[Listed records — start]

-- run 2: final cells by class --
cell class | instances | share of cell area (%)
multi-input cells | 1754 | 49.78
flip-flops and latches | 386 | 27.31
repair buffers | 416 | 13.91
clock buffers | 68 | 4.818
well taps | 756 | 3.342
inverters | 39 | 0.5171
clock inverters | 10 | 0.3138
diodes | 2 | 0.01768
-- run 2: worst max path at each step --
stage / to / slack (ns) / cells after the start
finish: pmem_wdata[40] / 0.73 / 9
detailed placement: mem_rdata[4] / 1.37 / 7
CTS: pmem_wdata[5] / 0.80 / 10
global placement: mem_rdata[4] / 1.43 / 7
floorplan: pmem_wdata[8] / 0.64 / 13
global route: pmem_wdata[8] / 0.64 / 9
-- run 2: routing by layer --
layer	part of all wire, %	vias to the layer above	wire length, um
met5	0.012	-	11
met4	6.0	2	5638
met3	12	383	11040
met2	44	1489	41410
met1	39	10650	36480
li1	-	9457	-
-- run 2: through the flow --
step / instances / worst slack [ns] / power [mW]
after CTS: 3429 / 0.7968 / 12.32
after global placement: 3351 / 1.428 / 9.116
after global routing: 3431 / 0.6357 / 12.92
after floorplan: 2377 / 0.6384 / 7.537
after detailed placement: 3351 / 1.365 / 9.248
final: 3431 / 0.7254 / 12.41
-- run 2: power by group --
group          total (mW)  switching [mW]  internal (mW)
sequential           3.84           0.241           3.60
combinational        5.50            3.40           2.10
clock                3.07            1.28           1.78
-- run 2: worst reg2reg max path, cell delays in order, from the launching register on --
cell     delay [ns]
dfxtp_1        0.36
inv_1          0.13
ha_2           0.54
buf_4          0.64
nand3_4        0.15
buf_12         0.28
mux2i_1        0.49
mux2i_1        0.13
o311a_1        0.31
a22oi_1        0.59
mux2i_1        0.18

[Listed records — finish]

Please set down all the data word for word.

[Output of the exercise]
-- run 2: final cells by class --
cell class | instances | share of cell area (%)
multi-input cells | 1754 | 49.78
flip-flops and latches | 386 | 27.31
repair buffers | 416 | 13.91
clock buffers | 68 | 4.818
well taps | 756 | 3.342
inverters | 39 | 0.5171
clock inverters | 10 | 0.3138
diodes | 2 | 0.01768
-- run 2: worst max path at each step --
stage / to / slack (ns) / cells after the start
finish: pmem_wdata[40] / 0.73 / 9
detailed placement: mem_rdata[4] / 1.37 / 7
CTS: pmem_wdata[5] / 0.80 / 10
global placement: mem_rdata[4] / 1.43 / 7
floorplan: pmem_wdata[8] / 0.64 / 13
global route: pmem_wdata[8] / 0.64 / 9
-- run 2: routing by layer --
layer	part of all wire, %	vias to the layer above	wire length, um
met5	0.012	-	11
met4	6.0	2	5638
met3	12	383	11040
met2	44	1489	41410
met1	39	10650	36480
li1	-	9457	-
-- run 2: through the flow --
step / instances / worst slack [ns] / power [mW]
after CTS: 3429 / 0.7968 / 12.32
after global placement: 3351 / 1.428 / 9.116
after global routing: 3431 / 0.6357 / 12.92
after floorplan: 2377 / 0.6384 / 7.537
after detailed placement: 3351 / 1.365 / 9.248
final: 3431 / 0.7254 / 12.41
-- run 2: power by group --
group          total (mW)  switching [mW]  internal (mW)
sequential           3.84           0.241           3.60
combinational        5.50            3.40           2.10
clock                3.07            1.28           1.78
-- run 2: worst reg2reg max path, cell delays in order, from the launching register on --
cell     delay [ns]
dfxtp_1        0.36
inv_1          0.13
ha_2           0.54
buf_4          0.64
nand3_4        0.15
buf_12         0.28
mux2i_1        0.49
mux2i_1        0.13
o311a_1        0.31
a22oi_1        0.59
mux2i_1        0.18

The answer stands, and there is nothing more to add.